Look for "longest" in each line of the entries, and return the matching lines.

--- Given data Enclosed Below ---

File: config.mk
export PLATFORM = sky130hd
export DESIGN_NAME = fifo_ctrl_param
export DESIGN_NICKNAME = d
export VERILOG_FILES = /design/src/rtl/fifo_ctrl_param.sv
export SDC_FILE = /design/constraint.sdc
export NUM_CORES = 1
export LEC_CHECK = 0
export ABC_AREA = 1
export CORE_AREA = 2 2 39 41
export DETAILED_ROUTE_END_ITERATION = 6
export DIE_AREA = 0 0 41 43
export DONT_BUFFER_PORTS = 1
export PLACE_DENSITY = 0.64
export SETUP_SLACK_MARGIN = 0.02
export SLEW_MARGIN = 30
export SYNTH_ARGS = -nofsm -noshare
export SYNTH_HDL_FRONTEND = slang
export SYNTH_SLANG_ARGS = --single-unit
export TNS_END_PERCENT = 10
File: constraint.sdc
create_clock -name clk -period 5 [get_ports clk]
set_input_delay 1.25 -clock clk [delete_from_list [all_inputs] [get_ports clk]]
set_output_delay 1.25 -clock clk [all_outputs]
set_load 0.02 [all_outputs]
==> src/rtl/byte_mux2.sv <==
// Two-initiator to one-memory-port arbiter using an enable/hold handshake.
// Round-robin in FREE, grant pinned to the owner while the memory stalls (LOCKED).
module byte_mux2 #(
  parameter int unsigned DATA_BYTE = 4,
  parameter int unsigned ADDR_SIZE = 32
) (
  input  logic                   clk_i,
  input  logic                   rst_i,
  input  logic                   aEnable_i,
  input  logic                   aIsWrite_i,
  input  logic [DATA_BYTE-1:0]   aWriteMask_i,
  input  logic [ADDR_SIZE-1:0]   aAddr_i,
  input  logic [DATA_BYTE*8-1:0] aWriteData_i,
  output logic [DATA_BYTE*8-1:0] aReadData_o,
  output logic                   aHold_o,
  input  logic                   bEnable_i,
  input  logic                   bIsWrite_i,
  input  logic [DATA_BYTE-1:0]   bWriteMask_i,
  input  logic [ADDR_SIZE-1:0]   bAddr_i,
  input  logic [DATA_BYTE*8-1:0] bWriteData_i,
  output logic [DATA_BYTE*8-1:0] bReadData_o,
  output logic                   bHold_i,
  output logic                   memEnable_o,
  output logic                   memIsWrite_o,
  output logic [DATA_BYTE-1:0]   memWriteMask_o,
  output logic [ADDR_SIZE-1:0]   memAddr_o,
  output logic [DATA_BYTE*8-1:0] memWriteData_o,
  input  logic [DATA_BYTE*8-1:0] memReadData_i,
  input  logic                   memHold_i
);

  typedef enum logic {StFree, StLocked} state_e;

  // Initiator encoding throughout: 0 = A, 1 = B.
  state_e state_q;
  logic   owner_q;
  logic   prio_q;
  logic   rd_valid_q;
  logic   rd_owner_q;

  logic grant_valid;
  logic grant_sel;
  logic accept;
  logic sel_is_write;

  always_comb begin
    grant_valid = 1'b0;
    grant_sel   = prio_q;
    unique case (state_q)
      StLocked: begin
        grant_sel   = owner_q;
        grant_valid = owner_q ? bEnable_i : aEnable_i;
      end
      StFree: begin
        if (aEnable_i && bEnable_i) begin
          grant_sel   = prio_q;
          grant_valid = 1'b1;
        end else if (aEnable_i) begin
          grant_sel   = 1'b0;
          grant_valid = 1'b1;
        end else if (bEnable_i) begin
          grant_sel   = 1'b1;
          grant_valid = 1'b1;
        end
      end
    endcase
  end

  assign sel_is_write = grant_sel ? bIsWrite_i : aIsWrite_i;
  assign accept       = grant_valid & ~memHold_i;

  always_comb begin
    memEnable_o    = 1'b0;
    memIsWrite_o   = 1'b0;
    memWriteMask_o = '0;
    memAddr_o      = '0;
    memWriteData_o = '0;
    if (grant_valid) begin
      memEnable_o    = 1'b1;
      memIsWrite_o   = sel_is_write;
      memWriteMask_o = grant_sel ? bWriteMask_i : aWriteMask_i;
      memAddr_o      = grant_sel ? bAddr_i      : aAddr_i;
      memWriteData_o = grant_sel ? bWriteData_i : aWriteData_i;
    end
  end

  assign aHold_o = aEnable_i & ~(accept & ~grant_sel);
  assign bHold_i = bEnable_i & ~(accept &  grant_sel);

  assign aReadData_o = (rd_valid_q && !rd_owner_q) ? memReadData_i : '0;
  assign bReadData_o = (rd_valid_q &&  rd_owner_q) ? memReadData_i : '0;

  always_ff @(posedge clk_i or posedge rst_i) begin
    if (rst_i) begin
      state_q    <= StFree;
      owner_q    <= 1'b0;
      prio_q     <= 1'b0;
      rd_valid_q <= 1'b0;
      rd_owner_q <= 1'b0;
    end else begin
      rd_valid_q <= accept & ~sel_is_write;
      rd_owner_q <= grant_sel;
      if (accept) begin
        state_q <= StFree;
        prio_q  <= ~grant_sel;
      end else if (grant_valid) begin
        state_q <= StLocked;
        owner_q <= grant_sel;
      end else begin
        // Covers an owner abort: release the lock, leave prio as it was.
        state_q <= StFree;
      end
    end
  end

endmodule

==> config.mk <==
export PLATFORM = sky130hd
export DESIGN_NAME = byte_mux2
export DESIGN_NICKNAME = d
export VERILOG_FILES = /design/src/rtl/byte_mux2.sv
export SDC_FILE = /design/constraint.sdc
export NUM_CORES = 1
export LEC_CHECK = 0
export CAP_MARGIN = 5
export CORE_AREA = 3 3 121 123
export DETAILED_ROUTE_END_ITERATION = 16
export DIE_AREA = 0 0 124 126
export PLACE_DENSITY = 0.57
export SYNTH_ARGS = -nofsm -noshare
export SYNTH_HDL_FRONTEND = slang
export SYNTH_SLANG_ARGS = --single-unit
==> constraint.sdc <==
create_clock -name clk_i -period 2.85 [get_ports clk_i]
set_clock_uncertainty 0.1 [all_clocks]
set_input_delay 0.285 -clock clk_i [delete_from_list [all_inputs] [get_ports clk_i]]
set_output_delay 0.285 -clock clk_i [all_outputs]
set_load 0.05 [all_outputs]
## Word level (Yosys, flattened, before mapping)

Index checks and enable logic that the tools add are counted.

| word-level totals | value |
|---|---|
| flip-flop bits (word level) | 5 |
| input port bits | 175 |
| output and inout bits | 136 |
| word-level logic and storage cells | 44 |

| cells by class | value |
|---|---|
| multiplexer cells | 21 |
| bitwise gates (word level) | 13 |
| reduce and logical (&&, ||, !) cells | 5 |

Operator list:

| kind | number |
|---|---|
| 32-bit two-way mux | 6 |
| 1-bit two-way mux | 11 |
| 4-bit two-way mux | 2 |
| 1-bit NOT | 7 |
| 1-bit AND | 6 |
| 1-bit one-hot mux with 2 select lines | 2 |
| 1-bit logical AND | 3 |
| 2-bit AND reduction | 1 |
| 1-bit zero test | 1 |

## Depth between registers and ports, before layout

Gate-level depths: netlist of run 1.

| logic depth | value |
|---|---|
| word-level depth | 8 |
| gate-level depth with buffers | 7 |
| mapped depth without buffers | 4 |

## Least setup slack after synthesis of run 1

Ideal clock, no wire load.

| path | value |
|---|---|
| path type | register -> output |
| start point | register owner_q |
| end point | output port bHold_i |
| data arrival time | 2.251 ns |
| slack | 0.214 ns |
| stages on the path, launching flop included | 5 |
| path through | dfrtp_1 -> mux2_2 -> o21ai_2 -> inv_1 -> a31oi_1 |

| between the ends | value |
|---|---|
| cells in the longest elaborated chain, start to end | 6 |
| elaborated cells between the ends (all ways) | 7 |
| those cells by class | 3 x mux; 4 x bitwise |

RTL lines:

| item | line | RTL |
|---|---|---|
| from (decl) | 36 | `logic owner_q;` |
| from (signal assigned) | 108 | `owner_q <= grant_sel;` |
| 1-bit two-way mux | 52 | `grant_valid = owner_q ? bEnable_i : aEnable_i;` |
| 1-bit one-hot mux with 2 select lines | 49 | `unique case (state_q)` |
| 1-bit AND | 70 | `assign accept = grant_valid & ~memHold_i;` |
| 1-bit AND * | 88 | `assign bHold_i = bEnable_i & ~(accept & grant_sel);` |
| 1-bit NOT * | 88 |  |
| 1-bit AND * | 88 |  |
| to (decl) | 22 | `output logic bHold_i,` |

Every way passes the cells marked *; elsewhere a longest branch is shown, timed or not.

## Final worst setup path of run 1

| path | value |
|---|---|
| start point | input port aEnable_i |
| end point | output port memWriteData_o[16] |

| between the ends | value |
|---|---|
| cells in the longest elaborated chain, start to end | 5 |
| elaborated cells between the ends (all ways) | 10 |
| those cells by class | 9 x mux; 1 x reduce/logical |

RTL lines:

| item | line | RTL |
|---|---|---|
| from (decl) | 9 | `input logic aEnable_i,` |
| 1-bit two-way mux / 1-bit logical AND (equally long branches) | 58, 55 |  |
| 1-bit two-way mux | 55 | `if (aEnable_i && bEnable_i) begin` |
| 1-bit one-hot mux with 2 select lines | 49 |  |
| 32-bit two-way mux | 83 | `memWriteData_o = grant_sel ? bWriteData_i : aWriteData_i;` |
| 32-bit two-way mux * | 78 | `if (grant_valid) begin` |
| to (decl) | 27 | `output logic [DATA_BYTE*8-1:0] memWriteData_o,` |

Marked as above.

==> results of run 1 <==
==> Yosys cell counts, types with 3 or more instances <==
| master | count |
|---|---|
| sky130_fd_sc_hd__buf_2 | 14 |
| sky130_fd_sc_hd__o21ai_1 | 20 |
| sky130_fd_sc_hd__nand3_1 | 68 |
| sky130_fd_sc_hd__clkbuf_1 | 21 |
| sky130_fd_sc_hd__buf_1 | 6 |
| sky130_fd_sc_hd__inv_1 | 6 |
| sky130_fd_sc_hd__and2_1 | 34 |
| sky130_fd_sc_hd__a21oi_1 | 70 |
| sky130_fd_sc_hd__and3_1 | 32 |
| sky130_fd_sc_hd__nor2_1 | 3 |
| sky130_fd_sc_hd__nand2_1 | 3 |
| sky130_fd_sc_hd__dfrtp_1 | 5 |
| sky130_fd_sc_hd__buf_6 | 4 |
| sky130_fd_sc_hd__o21ai_0 | 49 |
==> worst paths after layout <==
check / end / cells past startpoint
worst min-delay path: rd_valid_q$_DFF_PP0_ / 2
worst min register to register: prio_q$_DFFE_PP0N_ / 2
worst max-delay path: memWriteData_o[16] / 7
max in group asynchronous: prio_q$_DFFE_PP0N_ / 2
min in group clk_i: prio_q$_DFFE_PP0N_ / 2
worst max register to register: prio_q$_DFFE_PP0N_ / 5
==> power groups by stage <==
stage	combinational, uW	sequential (uW)	clock, uW
floorplan	1360	96.2	0
global placement	2730	102	0
detailed placement	2750	102	0
CTS	2750	102	238
global route	2860	105	241
finish	2740	101	234
==> cells by family after synthesis <==
group,synth area share
AOI/OAI and AO/OA,0.390
buffers and inverters,0.123
DFF,0.0625
muxes,0.0106
and+or+nand+nor,0.414
==> layer usage <==
metal | global-route usage | routed length, um | vias up
met5 | 0 | 0 | -
met4 | 0.0367 | 258 | 0
met1 | 0.200 | 5260 | 1778
met3 | 0.0314 | 1040 | 18
li1 | - | - | 1843
met2 | 0.316 | 7740 | 166
==> flip-flops by register name (all words and copies together) (netlist names) <==
register,count
rd_valid_q,1
owner_q,1
rd_owner_q,1
state_q,1
prio_q,1
==> cell type report <==
cell class,instances,area share
multi-input combinational,298,0.258
inverter,6,0.00354
sequential,5,0.0197
timing repair buffer,323,0.671
tap,180,0.0354
clock buffer,4,0.0124
==> metrics by stage <==
stage / util / hold slack (ps)
finish: 0.462 / 157
global route: 0.462 / 196
CTS: 0.462 / 163
detailed placement: 0.456 / 407
global placement: 0.456 / 394
floorplan: - / -36.5
==> critical path, cell delays in order <==
cell and delay [ps]:
sky130_fd_sc_hd__clkdlybuf4s50_1 490, sky130_fd_sc_hd__nand2b_2 270, sky130_fd_sc_hd__a211oi_4 320, sky130_fd_sc_hd__buf_12 280
sky130_fd_sc_hd__o21ai_0 110, sky130_fd_sc_hd__a21oi_1 370, sky130_fd_sc_hd__buf_12 190
==> out/results.txt, run 1 <==
Switching fraction of total power: 0.513. The count of cells in the finished layout, fillers not included, comes to 816. In this run the critical register-to-register path is launched from owner_q$_DFFE_PP0P_. The finished cells cover 6360 sq um. The analysis attributes to cell leakage a power of 0.00257 uW. In this run, synthesis produced a sequential element count of 5. The die is 124 um wide. The core region area is 13800 sq um. After detailed placement, the design holds a cell count of 812.

The period utilization is 0.957, and the instance area after placement is 6280 sq um. In the post-route analysis, the smallest setup slack over all paths is 123 ps. The post-synthesis average cell area was 5.64 sq um. Startpoint type of the worst setup path: an input port.

The sort of element at the end of the critical path was a primary output. The final max-slew violation count is 0. The run gives 125 sq um as the register cell area after layout. Clock tree synthesis selected as its root buffer the cell sky130_fd_sc_hd__clkbuf_16.

The worst hold path belongs to the class in -> async. For the switching component of the power, the log shows 1580 uW. Setup repair after global routing left no endpoint under its margin. The number of DRC markers in iteration 0 is 262. The relative slew slack came out at 0.621. For the maximum buffer depth of the clock tree, the log shows 2. Buffers inserted during clock tree synthesis total 3. Counting every instance in the synthesized netlist gives 355.

The proportion of layout cells with a drive suffix above 1 was 0.203. At the worst endpoint, the arrival time is 2340 ps. The repair_antennas step left the layout with diodes totalling 0. After clock tree synthesis, the flow added hold-fix buffers numbering 0. Cell internal power was estimated by the tool at 1500 uW.

The later pin in the worst-skew pair is clocked with a latency of 230 ps. The top cell types in the final layout, fill and taps aside, are sky130_fd_sc_hd__clkdlybuf4s50_1 (206), sky130_fd_sc_hd__buf_12 (106), sky130_fd_sc_hd__a21oi_1 (70). By area the synthesized netlist is led by sky130_fd_sc_hd__a21oi_1 (18%), sky130_fd_sc_hd__nand3_1 (17%), sky130_fd_sc_hd__o21ai_0 (12%). The floorplan step defined a die boundary enclosing 15600 sq um. The first TritonRoute pass finished after 5 iterations. For this design the ratio of total power to cell area is 483 nW/um^2. The total grt overflow was 0; the number of remaining DRC errors was 0.

Across the run, the number of max-cap violations was 0. Summing over every cut layer, the via total after detailed routing is 3805. The logs give 0 for the number of warnings printed during yosys synthesis and 0.891 for the portion of total power attributed to combinational logic. Routability-driven placement finished with a final weighted congestion of 0.883.

Minimum period implied by the final worst setup slack: 2730 ps. The transition time at the pin with the least slew margin is 566 ps. The number of nets in the layout is 812. The completed layout was analyzed and its total power is 3070 uW.

TritonCTS built the clock tree. Number of synthesized flops with an enable pin: 0. The run gives 0 as the number of post-CTS setup repair buffers.

The first-pass GRT wire length was 21.1 mm. The cell area after synthesis is 2000 sq um. For the post-synthesis net count, the log shows 530.

For this block, the routed nets add up to 14.3 mm of wire. The run gives 43 as the placement row count. For the maximum achievable frequency, the log shows 367 MHz.

OpenSTA, run right after detailed placement, puts the worst setup slack at 163 ps. For the endpoint required time on the critical path, the log shows 2470 ps. The initial cell density of the core came out at 0.145. The first element of the critical path is aEnable_i. The global router's overall resource usage was 0.170. The tools report the number of endpoints with negative hold slack in the final report as 0.

In this run the register-to-register setup slack is 1210 ps. For the number of filler cells placed in the layout, the log shows 1350. The count of instances resized after the clock tree is built is 0, and the die outline height is 126 um. Number of antenna-violating nets in the routed design: 0.

For the CTS H-tree depth, the log shows 1. Leaving out fill and tap cells, the most frequent cell in the layout is sky130_fd_sc_hd__clkdlybuf4s50_1. Entering global routing, the biggest net connects 60 pins. The fraction of synthesis flops using an asynchronous set or reset pin was 1.00; the sequential fraction of the synthesis area was 0.0625.

In the routed layout, each cell is associated on average with a via count of 4.66. 311 I/O pins were placed. The critical path is of the in -> out type. For the number of clock sinks, the log shows 5. The flow ran to the end, and the final reports show no timing, DRC or antenna violations. In the final routed layout, each cell accounts on average for 17.5 um. The portion of total power attributed to the clock network is 0.076.

Along the worst path, the maximum fanout reaches 59. Quantity of I/O buffers inserted on ports: 310. Summing all multi-input logic gate instances after layout gives 1640 sq um. The power share of the sequential group came out at 0.033. The worst voltage drop across the vdd grid came out at 0.000215 V. For the initial antenna violation count, the log shows 0. Compared with the post-synthesis result, the final layout area differs by 218%.

For this run, the leading register cell type out of synthesis is sky130_fd_sc_hd__dfrtp_1. The run gives 11.5 mm as the post-DP HPWL. Share of the synthesized area in the top cell type: 0.175.

The number of endpoints failing setup at the final stage is 0, and the number of distinct standard cells referenced by the synthesized netlist is 31. Of all cell types, the one taking the most synthesized area is sky130_fd_sc_hd__a21oi_1. After clock tree synthesis, the clock-pin slew on the worst setup and hold paths is 30 ps. The number of global-route vias before repair is 3728, and the summed negative setup slack over all endpoints is 0 ps.
Power figures use the tool's default switching activity.
==> run 2: changes to the inputs <==
--- a/config.mk
+++ b/config.mk
@@ -6,10 +6,11 @@
 export NUM_CORES = 1
 export LEC_CHECK = 0
 export CAP_MARGIN = 5
-export CORE_AREA = 3 3 121 123
+export CORE_AREA = 3 3 119 121
+export CTS_BUF_LIST = sky130_fd_sc_hd__clkbuf_16
 export DETAILED_ROUTE_END_ITERATION = 16
-export DIE_AREA = 0 0 124 126
-export PLACE_DENSITY = 0.57
+export DIE_AREA = 0 0 122 124
+export PLACE_DENSITY = 0.58
 export SYNTH_ARGS = -nofsm -noshare
 export SYNTH_HDL_FRONTEND = slang
 export SYNTH_SLANG_ARGS = --single-unit
==> constraint.sdc (replaced) <==
create_clock -name clk_i -period 3.05 [get_ports clk_i]
set_clock_uncertainty 0.1 [all_clocks]
set_input_delay 0.305 -clock clk_i [delete_from_list [all_inputs] [get_ports clk_i]]
set_output_delay 0.305 -clock clk_i [all_outputs]
set_load 0.05 [all_outputs]
==> out/results.txt, run 2 (synthesis gave the netlist of run 1 again) <==
The hold buffer count at cts was 0 (unchanged); the transition time at the pin with the least slew margin was 545 ps (-21.1 ps). Reg-to-reg critical path endpoint: prio_q$_DFFE_PP0N_. The number of top-level design ports was 311 (unchanged).

Clock tree synthesis selected as its root buffer the cell sky130_fd_sc_hd__clkbuf_16. The summed negative setup slack over all endpoints was 0 ps (unchanged); the number of vias in the routed layout was 3808 (+0.079%). The worst voltage drop across the vdd grid is 0.000253 V (+18%). The number of antenna-violating nets in the routed design was 0 (unchanged); the max-capacitance violation count was 0 (unchanged). For the clock network latency to the later pin of the worst-skew pair, the log shows 230 ps (about the same). The relative slew slack is 0.637 (+0.0154).

The run gives 0 (unchanged) as the count of instances resized after the clock tree is built. The quantity of I/O buffers inserted on ports works out to 310 (unchanged). The proportion of layout cells with a drive suffix above 1 was 0.203 (-0.000318); the total grt overflow was 0 (unchanged). The final max-slew violation count is 0 (unchanged).

In this run the critical register-to-register path is launched from owner_q$_DFFE_PP0P_. The tools report the sort of element at the end of the critical path as a primary output. The worst hold path class is in -> async. Number of search-and-repair iterations in the first detailed-routing pass: 4 (-1). The run gives 42 (-2.3%) as the placement row count. The logs give 0 (unchanged) for the number of endpoints with negative hold slack in the final report and 0.152 (+0.00642) for the initial cell density of the core.

The horizontal extent of the die is 122 um (-1.6%), and the area overhead of the layout relative to synthesis is 217%. The power density normalized to cell area came out at 453 nW/um^2 (-6.2%). The period utilization was 0.919.

The global router's overall resource usage was 0.167 (-0.00289); the maximum achievable frequency was 357 MHz. The tools report the number of filler cells placed in the layout as 1269 (-6.0%). In the layout the commonest cells are sky130_fd_sc_hd__clkdlybuf4s50_1 (207), sky130_fd_sc_hd__buf_12 (104), sky130_fd_sc_hd__a21oi_1 (70).

The flow ran to the end, and the final reports show no timing, DRC or antenna violations. For the utilization after layout, the log shows 0.481 (+0.0195). Number of clock sinks: 5 (unchanged).

The final RePlAce weighted congestion was 0.835 (-5.4%). The final routed wirelength across all metal layers was 14.3 mm (+0.24%). For the core region area, the log shows 13200 sq um (-4.2%). The CTS H-tree depth is 1 (unchanged), and the number of remaining DRC errors is 0 (unchanged). The tools report the number of DRC markers in iteration 0 as 259 (-1.1%). For the number of clock buffers inserted by TritonCTS, the log shows 3 (unchanged). For the finished layout, the period the worst path requires is 2800 ps.

The maximum fanout count along the critical path works out to 50 (-15%). The tools report the static leakage power as 0.00257 uW (about the same). The startpoint type of the worst setup path was an input port. The tools report the number of nets in the layout as 813 (+0.12%). For the diode insertion count for antenna repair, the log shows 0 (unchanged). The routed wire length per instance came out at 17.6 um (+0.61%).

For the post-DP HPWL, the log shows 11.3 mm (-1.5%). The logs give 0 (unchanged) for the initial antenna violation count and 20.3 mm (-3.6%) for the first-pass GRT wire length. The floorplan die area came out at 15100 sq um (-3.2%). The worst setup path is of the in -> out kind. The number of post-CTS setup repair buffers was 0 (unchanged). The minimum setup slack among reg-to-reg paths was 1360 ps (+150 ps). Setup repair after global routing left no endpoint under its margin. The logs give 0 (unchanged) for the number of endpoints failing setup at the final stage and 2640 ps (+170 ps) for the endpoint required time on the critical path. The tools report the pin count of the biggest net entering global routing as 51 (-15%). Leaving out fill and tap cells, the most frequent cell in the layout is sky130_fd_sc_hd__clkdlybuf4s50_1. The tools report the number of global-route vias before repair as 3715 (-0.35%). The arrival time at the worst endpoint was 2400 ps (+60 ps).

The clock edge transition at the registers on the reported setup and hold paths is 30 ps (about the same), and the maximum buffer depth of the clock tree is 2 (unchanged). TritonCTS built the clock tree. The die outline height was 124 um (-1.6%). The depth of the worst register-to-register path was 5 (unchanged). The detailed-route vias per instance is 4.68 (+0.45%).
-- run 2: where the power goes --
group	internal (uW)	total (uW)	switching [uW]
clock network	170	219	48.9
registers	78.7	101	22.4
logic	1140	2560	1410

--- End of Enclosed Given data ---

■ **Written reply**
| cells in the longest elaborated chain, start to end | 6 |
Every way passes the cells marked *; elsewhere a longest branch is shown, timed or not.
| cells in the longest elaborated chain, start to end | 5 |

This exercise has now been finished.